The pattern that more Hong Kong undergraduates were worried about genetic discrimination at the workplace comparing to the study by Mahmutovic et al. might be brought about by the slow development of a legal doctrine on anti-genetic discrimination compared to the global trend [61]. One of the most well-known and early established legal frameworks in terms of safeguarding citizens’ rights and interests against ELSI in GT is the Genetic Information Non-discrimination Act (GINA) of 2008 in the USA. The European Union Charter of Fundamental Rights Article 21 and the Convention on Human Rights and Biomedicine also serve similar purposes in the prohibition of genetic discrimination [77]. However, in Hong Kong, the Disability Discrimination Ordinance and the Personal Data (Privacy) Ordinance were not regarded as comprehensive or specific as the aforementioned foreign legal frameworks to prevent insurance companies and employers from manipulating employees’ genetic information, hence leading to possible cases of genetic discrimination [78,79,80,81]. Additionally, the lack of stringent and well-established regulations on GT offered by commercial companies has also contributed to the heterogeneity of service quality and inaccuracy of test results [60]. Hence without a robust legal infrastructure to regulate the provision of GT as well as the manipulation and interpretation of results, Hong Kong undergraduates would remain concerned about the adverse impacts that an unfavorable GT could cast on employment and career options.
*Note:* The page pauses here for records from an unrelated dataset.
==> src/rtl/fc_tile_sequencer_if.sv <==
// Command, handshake and status bundle between the NPU top control, the FC tile sequencer
// and the downstream AGU / PE array.
interface fc_tile_sequencer_if #(
    parameter int ADDR_W = 12,
    parameter int CNT_W  = 8
);
    logic              i_LayerStart;
    logic              i_Abort;
    logic [ADDR_W-1:0] i_StartAdder;
    logic [ADDR_W-1:0] i_TileStride;
    logic [CNT_W-1:0]  i_Input_PieceNum;
    logic [CNT_W-1:0]  i_Out_PieceNum;
    logic [CNT_W-1:0]  i_TileNum;
    logic              i_PreComp_Rdy;
    logic              i_PE_Rdy;

    logic              o_AGUStart;
    logic [ADDR_W-1:0] o_StartAdder;
    logic              o_bFirstTiling;
    logic              o_bLastTiling;
    logic              o_GroupStart;
    logic [CNT_W-1:0]  o_TileIdx;
    logic              o_Busy;
    logic              o_LayerDone;

    modport master (
        output i_LayerStart, i_Abort, i_StartAdder, i_TileStride,
               i_Input_PieceNum, i_Out_PieceNum, i_TileNum, i_PreComp_Rdy, i_PE_Rdy,
        input  o_AGUStart, o_StartAdder, o_bFirstTiling, o_bLastTiling,
               o_GroupStart, o_TileIdx, o_Busy, o_LayerDone
    );

    modport slave (
        input  i_LayerStart, i_Abort, i_StartAdder, i_TileStride,
               i_Input_PieceNum, i_Out_PieceNum, i_TileNum, i_PreComp_Rdy, i_PE_Rdy,
        output o_AGUStart, o_StartAdder, o_bFirstTiling, o_bLastTiling,
               o_GroupStart, o_TileIdx, o_Busy, o_LayerDone
    );
endinterface

==> src/rtl/fc_tile_sequencer.sv <==
// FC layer tile sequencer: splits one layer command into tilings, starts the AGU per tiling
// and paces one group-start per IOB read, throttled by PE and AGU readiness.
module fc_tile_sequencer #(
    parameter int ADDR_W    = 12,
    parameter int CNT_W     = 8,
    parameter int GROUP_GAP = 1
) (
    input  logic               i_clk,
    input  logic               i_rst,
    fc_tile_sequencer_if.slave bus
);
    localparam int GAP_W = 4;
    localparam logic [CNT_W-1:0]  CNT_ZERO  = {CNT_W{1'b0}};
    localparam logic [CNT_W-1:0]  CNT_ONE   = CNT_W'(1);
    localparam logic [ADDR_W-1:0] ADDR_ZERO = {ADDR_W{1'b0}};
    localparam logic [GAP_W-1:0]  GAP_ZERO  = {GAP_W{1'b0}};
    localparam logic [GAP_W-1:0]  GAP_ONE   = GAP_W'(1);
    localparam logic [GAP_W-1:0]  GAP_LAST  = GAP_W'((GROUP_GAP > 32'sd0) ? (GROUP_GAP - 32'sd1) : 32'sd0);
    localparam bit                NO_GAP    = (GROUP_GAP == 32'sd0);

    typedef enum logic [2:0] {
        IDLE  = 3'd0,
        START = 3'd1,
        ARM   = 3'd2,
        ISSUE = 3'd3,
        GAP   = 3'd4,
        TEND  = 3'd5,
        DONE  = 3'd6
    } state_t;

    state_t            state;
    logic [CNT_W-1:0]  inNum;
    logic [CNT_W-1:0]  outNum;
    logic [CNT_W-1:0]  tileNum;
    logic [CNT_W-1:0]  inCnt;
    logic [CNT_W-1:0]  outCnt;
    logic [CNT_W-1:0]  tileIdx;
    logic [ADDR_W-1:0] tileStride;
    logic [ADDR_W-1:0] startAdder;
    logic [GAP_W-1:0]  gapCnt;
    logic              aguStart;
    logic              layerDone;
    logic              busy;

    logic groupFire;
    logic inWrap;
    logic outWrap;
    logic lastTile;

    // A count of 0 reads as 256: (cnt+1) wraps to 0 in CNT_W bits exactly at the 256th step.
    always_comb begin
        groupFire = (state == ISSUE) && bus.i_PE_Rdy && bus.i_PreComp_Rdy
                    && !bus.i_Abort && !i_rst;
        inWrap    = ((inCnt + CNT_ONE) == inNum);
        outWrap   = ((outCnt + CNT_ONE) == outNum);
        lastTile  = ((tileIdx + CNT_ONE) == tileNum);
    end

    // Layer FSM with its registered pulses, counters and per-tiling address.
    always_ff @(posedge i_clk) begin
        if (i_rst) begin
            state      <= IDLE;
            inNum      <= CNT_ZERO;
            outNum     <= CNT_ZERO;
            tileNum    <= CNT_ZERO;
            inCnt      <= CNT_ZERO;
            outCnt     <= CNT_ZERO;
            tileIdx    <= CNT_ZERO;
            tileStride <= ADDR_ZERO;
            startAdder <= ADDR_ZERO;
            gapCnt     <= GAP_ZERO;
            aguStart   <= 1'b0;
            layerDone  <= 1'b0;
            busy       <= 1'b0;
        end else if (bus.i_Abort) begin
            state     <= IDLE;
            aguStart  <= 1'b0;
            layerDone <= 1'b0;
            busy      <= 1'b0;
        end else begin
            aguStart  <= 1'b0;
            layerDone <= 1'b0;
            case (state)
                IDLE: begin
                    if (bus.i_LayerStart) begin
                        inNum      <= bus.i_Input_PieceNum;
                        outNum     <= bus.i_Out_PieceNum;
                        tileNum    <= bus.i_TileNum;
                        tileStride <= bus.i_TileStride;
                        startAdder <= bus.i_StartAdder;
                        tileIdx    <= CNT_ZERO;
                        busy       <= 1'b1;
                        aguStart   <= 1'b1;
                        state      <= START;
                    end else begin
                        state <= IDLE;
                    end
                end
                START: begin
                    inCnt  <= CNT_ZERO;
                    outCnt <= CNT_ZERO;
                    state  <= ARM;
                end
                ARM: begin
                    if (bus.i_PreComp_Rdy) begin
                        state <= ISSUE;
                    end else begin
                        state <= ARM;
                    end
                end
                ISSUE: begin
                    if (groupFire) begin
                        gapCnt <= GAP_ZERO;
                        if (inWrap) begin
                            inCnt  <= CNT_ZERO;
                            outCnt <= outWrap ? CNT_ZERO : (outCnt + CNT_ONE);
                        end else begin
                            inCnt <= inCnt + CNT_ONE;
                        end
                        if (inWrap && outWrap) begin
                            state <= TEND;
                        end else if (NO_GAP) begin
                            state <= ISSUE;
                        end else begin
                            state <= GAP;
                        end
                    end else begin
                        state <= ISSUE;
                    end
                end
                GAP: begin
                    if (gapCnt == GAP_LAST) begin
                        state <= ISSUE;
                    end else begin
                        gapCnt <= gapCnt + GAP_ONE;
                    end
                end
                TEND: begin
                    if (lastTile) begin
                        layerDone <= 1'b1;
                        state     <= DONE;
                    end else begin
                        // Address wraps silently at 2^ADDR_W.
                        tileIdx    <= tileIdx + CNT_ONE;
                        startAdder <= startAdder + tileStride;
                        aguStart   <= 1'b1;
                        state      <= START;
                    end
                end
                DONE: begin
                    busy  <= 1'b0;
                    state <= IDLE;
                end
                default: begin
                    busy  <= 1'b0;
                    state <= IDLE;
                end
            endcase
        end
    end

    assign bus.o_AGUStart     = aguStart;
    assign bus.o_StartAdder   = startAdder;
    assign bus.o_TileIdx      = tileIdx;
    assign bus.o_Busy         = busy;
    assign bus.o_LayerDone    = layerDone;
    assign bus.o_GroupStart   = groupFire;
    assign bus.o_bFirstTiling = busy && (tileIdx == CNT_ZERO);
    assign bus.o_bLastTiling  = busy && lastTile;
endmodule

==> src/flat_wrapper.sv <==
// flat-port wrapper written by rule: the top's interface ports become plain ports
module fc_tile_sequencer_flat 
#(
    parameter int ADDR_W    = 12,
    parameter int CNT_W     = 8,
    parameter int GROUP_GAP = 1
)
  (i_clk, i_rst, bus_i_LayerStart, bus_i_Abort, bus_i_StartAdder, bus_i_TileStride, bus_i_Input_PieceNum, bus_i_Out_PieceNum, bus_i_TileNum, bus_i_PreComp_Rdy, bus_i_PE_Rdy, bus_o_AGUStart, bus_o_StartAdder, bus_o_bFirstTiling, bus_o_bLastTiling, bus_o_GroupStart, bus_o_TileIdx, bus_o_Busy, bus_o_LayerDone);
  fc_tile_sequencer_if #(.ADDR_W(ADDR_W), .CNT_W(CNT_W)) bus_i ();
  input  logic i_clk;
  input  logic i_rst;
  input wire logic [$bits(bus_i.i_LayerStart)-1:0] bus_i_LayerStart;
  input wire logic [$bits(bus_i.i_Abort)-1:0] bus_i_Abort;
  input wire logic [$bits(bus_i.i_StartAdder)-1:0] bus_i_StartAdder;
  input wire logic [$bits(bus_i.i_TileStride)-1:0] bus_i_TileStride;
  input wire logic [$bits(bus_i.i_Input_PieceNum)-1:0] bus_i_Input_PieceNum;
  input wire logic [$bits(bus_i.i_Out_PieceNum)-1:0] bus_i_Out_PieceNum;
  input wire logic [$bits(bus_i.i_TileNum)-1:0] bus_i_TileNum;
  input wire logic [$bits(bus_i.i_PreComp_Rdy)-1:0] bus_i_PreComp_Rdy;
  input wire logic [$bits(bus_i.i_PE_Rdy)-1:0] bus_i_PE_Rdy;
  output wire logic [$bits(bus_i.o_AGUStart)-1:0] bus_o_AGUStart;
  output wire logic [$bits(bus_i.o_StartAdder)-1:0] bus_o_StartAdder;
  output wire logic [$bits(bus_i.o_bFirstTiling)-1:0] bus_o_bFirstTiling;
  output wire logic [$bits(bus_i.o_bLastTiling)-1:0] bus_o_bLastTiling;
  output wire logic [$bits(bus_i.o_GroupStart)-1:0] bus_o_GroupStart;
  output wire logic [$bits(bus_i.o_TileIdx)-1:0] bus_o_TileIdx;
  output wire logic [$bits(bus_i.o_Busy)-1:0] bus_o_Busy;
  output wire logic [$bits(bus_i.o_LayerDone)-1:0] bus_o_LayerDone;
  assign bus_i.i_LayerStart = bus_i_LayerStart;
  assign bus_i.i_Abort = bus_i_Abort;
  assign bus_i.i_StartAdder = bus_i_StartAdder;
  assign bus_i.i_TileStride = bus_i_TileStride;
  assign bus_i.i_Input_PieceNum = bus_i_Input_PieceNum;
  assign bus_i.i_Out_PieceNum = bus_i_Out_PieceNum;
  assign bus_i.i_TileNum = bus_i_TileNum;
  assign bus_i.i_PreComp_Rdy = bus_i_PreComp_Rdy;
  assign bus_i.i_PE_Rdy = bus_i_PE_Rdy;
  assign bus_o_AGUStart = bus_i.o_AGUStart;
  assign bus_o_StartAdder = bus_i.o_StartAdder;
  assign bus_o_bFirstTiling = bus_i.o_bFirstTiling;
  assign bus_o_bLastTiling = bus_i.o_bLastTiling;
  assign bus_o_GroupStart = bus_i.o_GroupStart;
  assign bus_o_TileIdx = bus_i.o_TileIdx;
  assign bus_o_Busy = bus_i.o_Busy;
  assign bus_o_LayerDone = bus_i.o_LayerDone;
  fc_tile_sequencer #(.ADDR_W(ADDR_W), .CNT_W(CNT_W), .GROUP_GAP(GROUP_GAP)) u_core (.i_clk(i_clk), .i_rst(i_rst), .bus(bus_i));
endmodule
==> config.mk <==
export PLATFORM = sky130hd
export DESIGN_NAME = fc_tile_sequencer_flat
export DESIGN_NICKNAME = d
export VERILOG_FILES = /design/src/rtl/fc_tile_sequencer_if.sv /design/src/rtl/fc_tile_sequencer.sv /design/src/flat_wrapper.sv
export SDC_FILE = /design/constraint.sdc
export NUM_CORES = 1
export LEC_CHECK = 0
export BUFFER_PORTS_ARGS = -buffer_cell sky130_fd_sc_hd__buf_4
export CAP_MARGIN = 20
export CORE_MARGIN = 4
export CORE_UTILIZATION = 58
export CTS_BUF_LIST = sky130_fd_sc_hd__clkbuf_2 sky130_fd_sc_hd__clkbuf_4 sky130_fd_sc_hd__clkbuf_8
export DETAILED_ROUTE_END_ITERATION = 7
export GPL_TIMING_DRIVEN = 0
export PLACE_DENSITY = 0.93
export SYNTH_ARGS = -nofsm -noshare
export SYNTH_HDL_FRONTEND = slang
export SYNTH_SLANG_ARGS = --single-unit
export TNS_END_PERCENT = 100
==> constraint.sdc <==
create_clock -name i_clk -period 2.71 [get_ports i_clk]
set_input_delay 0.271 -clock i_clk [delete_from_list [all_inputs] [get_ports i_clk]]
set_output_delay 0.271 -clock i_clk [all_outputs]
set_load 0.1 [all_outputs]
==> out/qor.csv <==
stage;metric;value;unit
sta;timing.hold.ws;0.145;ns
yosys;synth.distinct_cells;74;
critical_path;crit_slowest_cell;a2111oi_2;
sta;skew;0.00737;ns
grt;antenna_found_initial;0;
pwr;irDropWorstVdd;0.325;mV
flow_run;drv_cap;0;
layout;fill_cells;606;
critical_path;crit_fanout;9;
critical_path;endpoint_kind;output port;
sta;hold_viol_final;0;
sta;worstMarginPinSlew;0.631;ns
floorplan;die_x;97.9;µm
critical_path;path_delay_family;simple AND/OR/NAND/NOR gates;
grt;grt_usage;26.5;%
place;dpl.hpwl;9.63;mm
critical_path;critical_path_class;register to output port;
layout;fin_nets;753;
grt;grt_remaining_overflow;0;
critical_path;ff2ff_path_depth;10;
critical_path;path_cells;buf_4 -> and4_4 -> nand4_2 -> a2111oi_2 -> and4b_4 -> and3_2 -> buf_12;
sta;setup_viol_count_final;0;
hold_path;min_to;u_core.tileStride[11]$_SDFFE_PP0P_;
yosys;ys_seq_elements;82;
sta;maxSlewViolCount;0;
sta;period_needed;2.65;ns
detailed_routing;drt_iter0_markers;379;
sta;slew_headroom;57.9;%
pwr;p_per_area;477;nW/µm²
clock_network;cts_tree;done;
pwr;combPwrFrac;16.5;%
detailed_routing;finalWirelength;13.2;mm
clock_network;clock-sinks;82;
hold_path;min_from;bus_i_TileStride[11];
critical_path;r2r_slack;0.08;ns
detailed_routing;drc;0;
detailed_routing;routedWlPerCell;16.7;µm
clock_network;clock_latency;0.36;ns
place;port_buffers;79;
layout;drive_gt1_share;20.3;%
pwr;switching_share;28.1;%
detailed_routing;dr.pass1.iters;5;
floorplan;die_y;97.9;µm
layout;multi_input_area;2830;µm²
critical_path;cp.arrival;2.38;ns
pwr;p_sw;0.761;mW
yosys;ys_warn_count;0;
yosys;synthCells;589;
pwr;seqPwrFrac;47.1;%
layout;area_growth;21.2;%
hold_path;hold_class;primary input to register;
yosys;netlist_area;4690;µm²
detailed_routing;viasPerCell;6.15;
clock_network;clockBufferDepth;2;
sta;post-route-period-util;97.7;%
clock_network;htreeDepth;3;
grt;grt_pass1_vias;4711;
clock_network;cts_root_buf;clkbuf_8;
clock_network;clk_pin_slew_worst_paths;0.08;ns
critical_path;crit_path_start;u_core.bus.o_TileIdx[3]$_SDFFE_PP0P_;
critical_path;cp.required;2.44;ns
yosys;syn_nets;661;
critical_path;reg2reg_from;u_core.bus.o_TileIdx[3]$_SDFFE_PP0P_;
yosys;synth_edf_count;0;
layout;diodes;0;
pwr;internal-power;1.95;mW
hold_path;whs_path_depth;3;
grt;grt_max_degree;13;
floorplan;dieArea;9580;µm²
sta;setup_tns;0;ns
grt;grt_pass1_wl;21.2;mm
yosys;async_reset_ff_share;0;%
status;outcome;completed;
yosys;syn_avg_cell_area;7.96;µm²
critical_path;r2r-end;u_core.bus.o_TileIdx[6]$_SDFFE_PP0P_;
pwr;leakagePower;2.28;nW
layout;final-seq-area;1660;µm²
critical_path;critPathBufInv;2;
critical_path;crit_path_start_kind;register;
clock_network;numCtsBuffers;9;
sta;rsz0062_at_grt;false;
detailed_routing;vias;4839;
pwr;pwr-share-clk;36.4;%
floorplan;start_util;60.0;%
yosys;seq_area_frac_synth;35.0;%
sta;max_freq;378;MHz
place;place_congestion;0.897;
detailed_routing;antenna_left;0;
critical_path;critPathMaxStageDelay;0.36;ns
floorplan;io_pins;80;
yosys;synth_flop_cell;dfxtp_1;
floorplan;core_region_area;7810;µm²
floorplan;rows;32;
[state kept, by name, indices dropped and copies added (netlist names)]
register / flops
u_core.bus.o_StartAdder: 12
u_core.tileStride: 12
u_core.bus.o_TileIdx: 8
u_core.inCnt: 8
u_core.inNum: 8
u_core.outCnt: 8
u_core.outNum: 8
u_core.tileNum: 8
u_core.gapCnt: 4
u_core.state: 3
u_core.bus.o_AGUStart: 1
u_core.bus.o_Busy: 1
u_core.bus.o_LayerDone: 1
[worst max path at each step]
stage | endpoint | depth (start not counted) | slack [ns]
6_report | bus_o_bLastTiling | 7 | 0.06
5_1_grt | u_core.bus.o_StartAdder[3]$_SDFFE_PP0P_ | 10 | 0.008
4_1_cts | u_core.outCnt[4]$_SDFFE_PP0P_ | 9 | 0.02
3_5_place_dp | u_core.outCnt[4]$_SDFFE_PP0P_ | 9 | 0.09
3_3_place_gp | u_core.outCnt[5]$_SDFFE_PP0P_ | 9 | 0.15
2_1_floorplan | u_core.bus.o_TileIdx[7]$_SDFFE_PP0P_ | 9 | 0.01
[power by group through the flow]
stage	Sequential, mW	Combinational (mW)	Clock [mW]
after floorplan	1.39	0.202	0
after detailed placement	1.30	0.435	0
final	1.28	0.446	0.988
after global routing	1.28	0.479	1.04
after CTS	1.28	0.438	0.987
after global placement	1.30	0.421	0
[metal layers]
| metal | track usage, % | wire, µm |
|---|---|---|
| met5 | 0 | 0 |
| met1 | 31.7 | 5170 |
| met2 | 46.6 | 6530 |
| met4 | 11.3 | 383 |
| met3 | 4.64 | 1100 |
[synth_stat cells, drive strengths merged, types with 4 or more instances]
cell | instances | area share, %
nand2 | 105 | 8.6
dfxtp | 82 | 35
a21oi | 57 | 6.2
clkbuf | 26 | 2.1
nor2 | 26 | 2.1
nand3 | 24 | 2.6
nor3 | 24 | 2.7
xnor2 | 19 | 3.6
xor2 | 19 | 3.6
ha | 17 | 4.5
o21ai | 15 | 1.6
buf | 14 | 1.7
inv | 13 | 1.0
a31oi | 10 | 1.3
nand4 | 9 | 1.3
or3 | 9 | 1.2
a21o | 8 | 1.3
a211oi | 7 | 1.1
nor4 | 7 | 0.93
o31ai | 7 | 1.1
nor2b | 6 | 0.80
o211ai | 6 | 0.96
and3 | 5 | 0.67
nand2b | 5 | 0.67
o22ai | 5 | 0.67
a311oi | 4 | 0.75
and2 | 4 | 0.53
o21a | 4 | 0.64
[cell usage in the layout (no fill, tap or decap), types with 19 or more instances in the layout]
cell	n
nand3_1	24
clkbuf_1	25
nand2_1	102
nor2_1	26
nor3_1	23
a21oi_1	55
dfxtp_1	73
xnor2_1	19
xor2_1	19
buf_4	83
[layout make-up]
cell class	count	area share [%]
clock buffers	12	2.58
flip-flops and latches	82	29.2
inverters	14	0.926
repair buffers	82	11.1
clock inverters	3	1.15
multi-input cells	453	49.8
plain buffers	39	3.04
well taps	102	2.25
[through the flow]
stage	area [µm²]	instances	util, %	worst slack [ns]	power, mW
final	5680	787	72.7	0.0623	2.71
after global routing	5680	787	72.7	0.00759	2.79
after CTS	5650	786	72.3	0.0192	2.70
after detailed placement	5420	770	69.4	0.0916	1.74
after global placement	5420	770	69.4	0.152	1.72
after floorplan	4700	589	-	0.0123	1.59
[worst min-delay path: stages]
cell,delay [ns]
buf_4,0.11
nand2_1,0.04
a21oi_1,0.05
[cell families (layout without fill, tap and decap cells)]
kind of cell / Yosys count / in the layout / synth area share, %
and+or+nand+nor: 241 / 241 / 25.2
AOI/OAI and AO/OA: 153 / 153 / 22.1
DFF: 82 / 82 / 35.0
buffers and inverters: 54 / 150 / 4.89
xor gates and xnor gates: 38 / 38 / 7.10
adders and majority gates: 18 / 18 / 4.97
muxes: 3 / 3 / 0.748
[what timing repair did]
item | CTS | global route
endpoints found under the setup margin | 1 | 10
setup buffers | 1 | 2
hold buffers | 0 | 0
resized for setup | 2 | 5
pin swaps | 1 | 1
Power figures use the tool's default switching activity.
Apart from education to instill accurate knowledge, policymaking on the establishment of supporting services relevant to GT could increase public confidence and address psychological distress on an unfavorable testing result [82]. An evident illustration is the incorporation of genetic counselors to the human resources infrastructure of the healthcare system as implemented in most developed countries and proposed in the study by Mahmutovic et al. responding to the issue of pessimism [83, 84]. In pre-test counseling, genetic counselors could safeguard informed consent of GT and ensure psychological preparation on possible test results; in post-test counseling, they could disclose testing results, discuss future implications, and explore possible management plans, such as family cascade screening and disease surveillance, which are helpful to patients who have received unfavorable results [85,86,87]. Integrating supporting healthcare services like genetic counseling to complement existing practices provides an opportunity to resolve the apprehension of unfavorable GT results through a more multidisciplinary management.

Ultimately, by establishing a holistic ethical, legal, and social framework together with a strong and diverse network of supporting services on GT, future generations would be more optimistic to unfavorable GT result and be more confident and supportive of GT.

Limitations

In this study, the participants were only recruited from one of the eight local universities by convenience sampling; hence, the results could not be generalized to all undergraduates or the general public in Hong Kong. Furthermore, there might be bias in data due to recruitment of participants from a course related to scientific and technological literacy, where undergraduates who enrolled in the course might be more interested in PM, PGx, and GT and/or equipped with more knowledge on related topics than general undergraduates.

However, despite the aforementioned limitations, this study provided evidence of the uniqueness in the perception of undergraduates on PM, PGx, and GT in Hong Kong, acting as a reference for future researches on the identification of current gaps in medical education and development of personalized medicine across the globe.

Conclusions

This study illustrates the perception of PM, PGx, and GT among undergraduates in Hong Kong. It underscores the need of incorporating genomic medicine in education and career planning and highlights the importance of implementing PM by providing structured, comprehensive, and professional services on GT for citizens and enhancement of existing legal frameworks on various ELSI. With the implementation of holistic education and prudent policymaking in the future, Hong Kong is a step toward the era of genomic medicine.